-- WHAT YOU WILL DO --
Every line of the material that includes the word "placement" is to be shown.

-- DATA FOR PROCESSING --
============

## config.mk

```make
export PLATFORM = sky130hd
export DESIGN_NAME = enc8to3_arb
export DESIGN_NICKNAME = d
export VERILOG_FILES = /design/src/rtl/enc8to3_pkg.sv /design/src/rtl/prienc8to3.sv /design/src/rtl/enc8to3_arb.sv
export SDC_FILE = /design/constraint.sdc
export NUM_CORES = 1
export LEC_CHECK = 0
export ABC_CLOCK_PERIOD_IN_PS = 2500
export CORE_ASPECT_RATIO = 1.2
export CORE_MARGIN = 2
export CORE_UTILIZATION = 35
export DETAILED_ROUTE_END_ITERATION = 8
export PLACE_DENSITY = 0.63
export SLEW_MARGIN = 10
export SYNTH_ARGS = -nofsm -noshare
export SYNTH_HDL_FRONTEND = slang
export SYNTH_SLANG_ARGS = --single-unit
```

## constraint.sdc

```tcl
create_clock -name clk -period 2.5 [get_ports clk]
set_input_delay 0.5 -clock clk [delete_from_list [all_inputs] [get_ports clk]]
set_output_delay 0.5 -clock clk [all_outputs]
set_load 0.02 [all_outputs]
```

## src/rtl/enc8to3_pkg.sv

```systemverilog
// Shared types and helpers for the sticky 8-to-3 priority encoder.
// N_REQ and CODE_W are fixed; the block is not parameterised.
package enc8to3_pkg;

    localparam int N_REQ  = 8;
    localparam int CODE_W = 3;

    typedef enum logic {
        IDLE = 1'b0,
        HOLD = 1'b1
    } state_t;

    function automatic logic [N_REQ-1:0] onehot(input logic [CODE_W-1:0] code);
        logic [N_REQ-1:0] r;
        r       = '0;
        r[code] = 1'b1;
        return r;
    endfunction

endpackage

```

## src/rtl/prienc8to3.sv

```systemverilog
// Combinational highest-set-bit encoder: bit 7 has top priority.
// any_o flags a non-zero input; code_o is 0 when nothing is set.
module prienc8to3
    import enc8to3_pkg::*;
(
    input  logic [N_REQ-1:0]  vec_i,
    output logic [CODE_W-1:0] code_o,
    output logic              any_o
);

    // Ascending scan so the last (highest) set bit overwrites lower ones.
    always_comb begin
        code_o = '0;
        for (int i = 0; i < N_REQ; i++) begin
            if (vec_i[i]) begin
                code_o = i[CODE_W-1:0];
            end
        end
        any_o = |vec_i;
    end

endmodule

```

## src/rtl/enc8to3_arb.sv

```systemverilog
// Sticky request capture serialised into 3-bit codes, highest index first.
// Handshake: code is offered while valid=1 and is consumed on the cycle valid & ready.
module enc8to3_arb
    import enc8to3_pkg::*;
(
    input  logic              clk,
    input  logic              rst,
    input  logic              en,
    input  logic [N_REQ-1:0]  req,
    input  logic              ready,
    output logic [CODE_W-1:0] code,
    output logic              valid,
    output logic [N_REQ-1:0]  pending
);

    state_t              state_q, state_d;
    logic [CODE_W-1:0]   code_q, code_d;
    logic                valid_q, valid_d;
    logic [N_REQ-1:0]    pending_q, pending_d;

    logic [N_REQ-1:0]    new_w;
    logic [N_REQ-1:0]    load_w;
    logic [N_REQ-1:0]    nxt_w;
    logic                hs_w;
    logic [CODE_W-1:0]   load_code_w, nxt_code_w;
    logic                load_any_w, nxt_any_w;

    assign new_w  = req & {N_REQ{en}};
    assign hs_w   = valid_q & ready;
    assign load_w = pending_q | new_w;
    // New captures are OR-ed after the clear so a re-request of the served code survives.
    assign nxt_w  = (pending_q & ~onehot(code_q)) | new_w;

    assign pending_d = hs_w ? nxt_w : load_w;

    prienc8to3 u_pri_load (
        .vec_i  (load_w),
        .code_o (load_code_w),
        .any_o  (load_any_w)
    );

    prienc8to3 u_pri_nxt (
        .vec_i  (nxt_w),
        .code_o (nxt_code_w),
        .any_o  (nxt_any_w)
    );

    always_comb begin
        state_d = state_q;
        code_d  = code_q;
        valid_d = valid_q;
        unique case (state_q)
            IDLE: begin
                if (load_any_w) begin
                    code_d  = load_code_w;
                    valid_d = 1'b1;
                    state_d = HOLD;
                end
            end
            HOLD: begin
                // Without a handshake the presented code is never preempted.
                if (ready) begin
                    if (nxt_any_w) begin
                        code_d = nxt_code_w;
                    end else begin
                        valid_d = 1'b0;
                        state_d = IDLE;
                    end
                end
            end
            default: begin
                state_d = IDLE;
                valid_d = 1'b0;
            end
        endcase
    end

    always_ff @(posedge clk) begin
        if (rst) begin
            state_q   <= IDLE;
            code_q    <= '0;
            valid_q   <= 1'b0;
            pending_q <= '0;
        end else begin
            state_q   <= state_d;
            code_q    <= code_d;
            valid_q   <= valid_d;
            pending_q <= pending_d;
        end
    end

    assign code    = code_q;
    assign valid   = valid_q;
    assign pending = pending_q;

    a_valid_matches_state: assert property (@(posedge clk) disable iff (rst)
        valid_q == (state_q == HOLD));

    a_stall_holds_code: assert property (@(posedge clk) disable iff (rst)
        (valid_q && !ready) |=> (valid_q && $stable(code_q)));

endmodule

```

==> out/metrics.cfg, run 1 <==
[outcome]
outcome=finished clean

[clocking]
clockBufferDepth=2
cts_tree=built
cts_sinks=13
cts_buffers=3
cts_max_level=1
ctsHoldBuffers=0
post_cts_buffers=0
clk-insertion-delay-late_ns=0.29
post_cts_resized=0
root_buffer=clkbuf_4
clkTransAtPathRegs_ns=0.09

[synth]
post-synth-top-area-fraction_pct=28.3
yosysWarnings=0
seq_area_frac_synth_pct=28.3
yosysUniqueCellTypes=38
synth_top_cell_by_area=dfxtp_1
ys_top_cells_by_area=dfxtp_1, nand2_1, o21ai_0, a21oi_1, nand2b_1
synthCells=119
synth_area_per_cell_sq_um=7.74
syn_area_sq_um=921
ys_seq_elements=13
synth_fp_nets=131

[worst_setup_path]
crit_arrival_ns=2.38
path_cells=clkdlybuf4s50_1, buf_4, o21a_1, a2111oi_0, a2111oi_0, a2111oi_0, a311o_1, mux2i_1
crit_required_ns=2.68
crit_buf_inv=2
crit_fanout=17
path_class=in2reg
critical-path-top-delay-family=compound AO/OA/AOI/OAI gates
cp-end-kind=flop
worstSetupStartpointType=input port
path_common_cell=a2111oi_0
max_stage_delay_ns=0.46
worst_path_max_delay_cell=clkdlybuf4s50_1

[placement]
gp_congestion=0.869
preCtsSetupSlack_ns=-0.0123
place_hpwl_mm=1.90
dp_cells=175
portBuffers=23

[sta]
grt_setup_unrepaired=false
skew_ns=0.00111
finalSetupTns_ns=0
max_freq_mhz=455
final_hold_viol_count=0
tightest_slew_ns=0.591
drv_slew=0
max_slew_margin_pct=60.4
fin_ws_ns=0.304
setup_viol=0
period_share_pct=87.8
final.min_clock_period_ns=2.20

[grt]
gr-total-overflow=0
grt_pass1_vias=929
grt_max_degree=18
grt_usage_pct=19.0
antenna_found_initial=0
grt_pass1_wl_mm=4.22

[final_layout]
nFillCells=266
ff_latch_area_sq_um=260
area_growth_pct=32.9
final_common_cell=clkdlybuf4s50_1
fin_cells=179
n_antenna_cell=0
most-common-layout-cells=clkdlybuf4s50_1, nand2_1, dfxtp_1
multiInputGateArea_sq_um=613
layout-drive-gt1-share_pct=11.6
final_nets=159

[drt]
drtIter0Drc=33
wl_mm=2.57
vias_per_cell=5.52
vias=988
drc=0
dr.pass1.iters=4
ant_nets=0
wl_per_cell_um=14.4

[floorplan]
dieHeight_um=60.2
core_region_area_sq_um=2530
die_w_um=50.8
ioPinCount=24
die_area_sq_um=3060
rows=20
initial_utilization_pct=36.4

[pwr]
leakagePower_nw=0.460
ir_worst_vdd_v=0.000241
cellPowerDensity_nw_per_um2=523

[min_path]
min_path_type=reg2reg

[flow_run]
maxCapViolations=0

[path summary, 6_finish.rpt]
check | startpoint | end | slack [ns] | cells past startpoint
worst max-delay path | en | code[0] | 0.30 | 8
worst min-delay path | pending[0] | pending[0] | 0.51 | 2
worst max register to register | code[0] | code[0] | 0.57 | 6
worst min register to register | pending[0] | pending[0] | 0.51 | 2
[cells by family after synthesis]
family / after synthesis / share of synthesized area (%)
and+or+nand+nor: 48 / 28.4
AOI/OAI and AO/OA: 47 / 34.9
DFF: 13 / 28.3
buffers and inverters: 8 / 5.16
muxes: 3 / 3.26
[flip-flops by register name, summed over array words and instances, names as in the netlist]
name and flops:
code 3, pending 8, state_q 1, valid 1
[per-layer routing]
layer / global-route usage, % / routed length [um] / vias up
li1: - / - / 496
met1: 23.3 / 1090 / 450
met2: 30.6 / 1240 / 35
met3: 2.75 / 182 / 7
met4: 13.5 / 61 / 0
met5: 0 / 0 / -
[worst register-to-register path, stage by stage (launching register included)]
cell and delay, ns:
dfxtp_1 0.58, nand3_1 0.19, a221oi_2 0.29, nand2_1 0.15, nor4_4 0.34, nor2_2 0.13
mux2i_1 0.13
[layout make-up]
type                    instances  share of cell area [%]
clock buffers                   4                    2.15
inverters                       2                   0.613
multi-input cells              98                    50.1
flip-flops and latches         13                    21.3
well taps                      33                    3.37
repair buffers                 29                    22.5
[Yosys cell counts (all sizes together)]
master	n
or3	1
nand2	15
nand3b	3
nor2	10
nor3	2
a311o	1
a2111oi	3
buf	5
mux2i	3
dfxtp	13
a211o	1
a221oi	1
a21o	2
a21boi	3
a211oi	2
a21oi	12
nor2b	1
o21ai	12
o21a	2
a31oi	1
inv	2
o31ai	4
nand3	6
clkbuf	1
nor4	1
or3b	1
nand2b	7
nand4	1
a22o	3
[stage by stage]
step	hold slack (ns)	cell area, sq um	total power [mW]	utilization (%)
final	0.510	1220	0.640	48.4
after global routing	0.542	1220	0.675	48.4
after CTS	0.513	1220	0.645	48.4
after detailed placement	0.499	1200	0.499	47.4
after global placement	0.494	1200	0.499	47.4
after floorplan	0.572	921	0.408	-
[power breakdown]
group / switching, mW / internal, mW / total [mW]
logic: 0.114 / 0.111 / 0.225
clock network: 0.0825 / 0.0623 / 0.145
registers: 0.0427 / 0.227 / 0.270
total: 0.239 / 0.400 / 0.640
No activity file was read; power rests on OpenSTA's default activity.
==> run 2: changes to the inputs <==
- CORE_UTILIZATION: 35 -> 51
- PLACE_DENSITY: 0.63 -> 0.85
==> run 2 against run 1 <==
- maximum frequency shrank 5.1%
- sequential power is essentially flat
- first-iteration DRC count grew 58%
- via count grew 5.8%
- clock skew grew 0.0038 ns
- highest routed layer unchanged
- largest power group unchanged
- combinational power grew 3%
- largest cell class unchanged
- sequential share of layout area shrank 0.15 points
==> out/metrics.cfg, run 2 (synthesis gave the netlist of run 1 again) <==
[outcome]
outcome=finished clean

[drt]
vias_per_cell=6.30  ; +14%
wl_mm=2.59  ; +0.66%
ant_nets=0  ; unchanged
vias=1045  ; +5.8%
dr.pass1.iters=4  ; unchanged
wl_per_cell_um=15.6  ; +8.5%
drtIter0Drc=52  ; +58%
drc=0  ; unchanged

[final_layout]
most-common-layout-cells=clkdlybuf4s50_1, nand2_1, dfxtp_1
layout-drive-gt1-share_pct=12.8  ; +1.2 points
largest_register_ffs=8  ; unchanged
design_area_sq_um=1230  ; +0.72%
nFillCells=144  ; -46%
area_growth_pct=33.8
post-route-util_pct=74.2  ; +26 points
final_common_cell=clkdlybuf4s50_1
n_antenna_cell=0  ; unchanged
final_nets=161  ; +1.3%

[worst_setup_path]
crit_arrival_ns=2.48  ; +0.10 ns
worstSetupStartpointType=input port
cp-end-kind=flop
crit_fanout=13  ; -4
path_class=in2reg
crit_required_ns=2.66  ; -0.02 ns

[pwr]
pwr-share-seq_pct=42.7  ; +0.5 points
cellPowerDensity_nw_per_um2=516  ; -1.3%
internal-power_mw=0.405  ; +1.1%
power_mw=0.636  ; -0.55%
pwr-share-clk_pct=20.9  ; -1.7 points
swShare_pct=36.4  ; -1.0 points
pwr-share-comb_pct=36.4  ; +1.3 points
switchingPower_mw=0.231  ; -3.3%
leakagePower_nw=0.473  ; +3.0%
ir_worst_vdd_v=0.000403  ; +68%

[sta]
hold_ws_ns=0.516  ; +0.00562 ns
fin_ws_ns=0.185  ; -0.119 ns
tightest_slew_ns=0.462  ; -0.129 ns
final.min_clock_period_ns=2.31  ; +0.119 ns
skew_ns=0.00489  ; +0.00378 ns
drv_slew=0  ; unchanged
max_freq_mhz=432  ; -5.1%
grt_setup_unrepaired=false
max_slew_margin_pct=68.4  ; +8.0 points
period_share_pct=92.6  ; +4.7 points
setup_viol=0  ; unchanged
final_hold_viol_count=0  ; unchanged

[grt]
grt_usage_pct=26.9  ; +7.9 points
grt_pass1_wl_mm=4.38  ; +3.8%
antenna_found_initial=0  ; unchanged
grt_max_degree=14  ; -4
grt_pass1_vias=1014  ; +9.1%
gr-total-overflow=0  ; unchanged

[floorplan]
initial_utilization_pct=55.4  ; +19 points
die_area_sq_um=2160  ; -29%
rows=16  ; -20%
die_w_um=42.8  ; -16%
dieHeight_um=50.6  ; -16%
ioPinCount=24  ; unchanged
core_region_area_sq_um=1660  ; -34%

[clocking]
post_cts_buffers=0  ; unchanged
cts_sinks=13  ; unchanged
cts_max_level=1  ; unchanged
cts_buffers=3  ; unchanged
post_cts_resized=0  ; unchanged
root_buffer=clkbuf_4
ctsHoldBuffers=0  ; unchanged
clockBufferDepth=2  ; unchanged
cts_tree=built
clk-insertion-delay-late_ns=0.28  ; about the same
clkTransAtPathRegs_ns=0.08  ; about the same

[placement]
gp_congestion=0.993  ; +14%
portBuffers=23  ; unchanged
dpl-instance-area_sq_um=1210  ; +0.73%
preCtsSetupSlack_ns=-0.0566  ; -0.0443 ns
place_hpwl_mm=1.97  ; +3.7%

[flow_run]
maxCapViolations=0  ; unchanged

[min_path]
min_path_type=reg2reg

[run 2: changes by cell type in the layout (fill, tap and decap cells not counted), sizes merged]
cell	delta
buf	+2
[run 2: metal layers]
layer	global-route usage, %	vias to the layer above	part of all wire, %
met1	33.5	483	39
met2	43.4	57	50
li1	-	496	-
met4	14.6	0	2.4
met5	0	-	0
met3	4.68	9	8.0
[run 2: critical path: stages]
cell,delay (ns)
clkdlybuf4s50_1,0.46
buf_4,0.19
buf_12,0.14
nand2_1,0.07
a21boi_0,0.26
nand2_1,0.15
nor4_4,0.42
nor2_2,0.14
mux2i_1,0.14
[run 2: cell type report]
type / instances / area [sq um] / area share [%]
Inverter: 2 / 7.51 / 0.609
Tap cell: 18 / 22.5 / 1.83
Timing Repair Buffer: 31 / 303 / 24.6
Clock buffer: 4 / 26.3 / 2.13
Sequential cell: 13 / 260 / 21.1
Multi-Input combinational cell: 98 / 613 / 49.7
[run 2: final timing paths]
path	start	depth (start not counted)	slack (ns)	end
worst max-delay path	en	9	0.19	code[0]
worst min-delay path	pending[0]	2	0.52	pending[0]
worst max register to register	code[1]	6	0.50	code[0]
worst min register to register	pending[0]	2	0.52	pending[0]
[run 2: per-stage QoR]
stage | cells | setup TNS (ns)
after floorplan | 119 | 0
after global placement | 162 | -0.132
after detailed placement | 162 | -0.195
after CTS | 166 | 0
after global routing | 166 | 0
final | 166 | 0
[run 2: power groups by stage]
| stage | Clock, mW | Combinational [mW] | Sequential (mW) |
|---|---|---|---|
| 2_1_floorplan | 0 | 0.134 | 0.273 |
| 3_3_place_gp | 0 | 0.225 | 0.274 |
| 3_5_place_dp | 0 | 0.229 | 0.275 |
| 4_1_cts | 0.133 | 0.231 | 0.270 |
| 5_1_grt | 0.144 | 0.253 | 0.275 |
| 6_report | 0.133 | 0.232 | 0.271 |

============

-- SOLUTION TO THE PROBLEM --
[placement]
after detailed placement	0.499	1200	0.499	47.4
after global placement	0.494	1200	0.499	47.4
[placement]
after global placement | 162 | -0.132
after detailed placement | 162 | -0.195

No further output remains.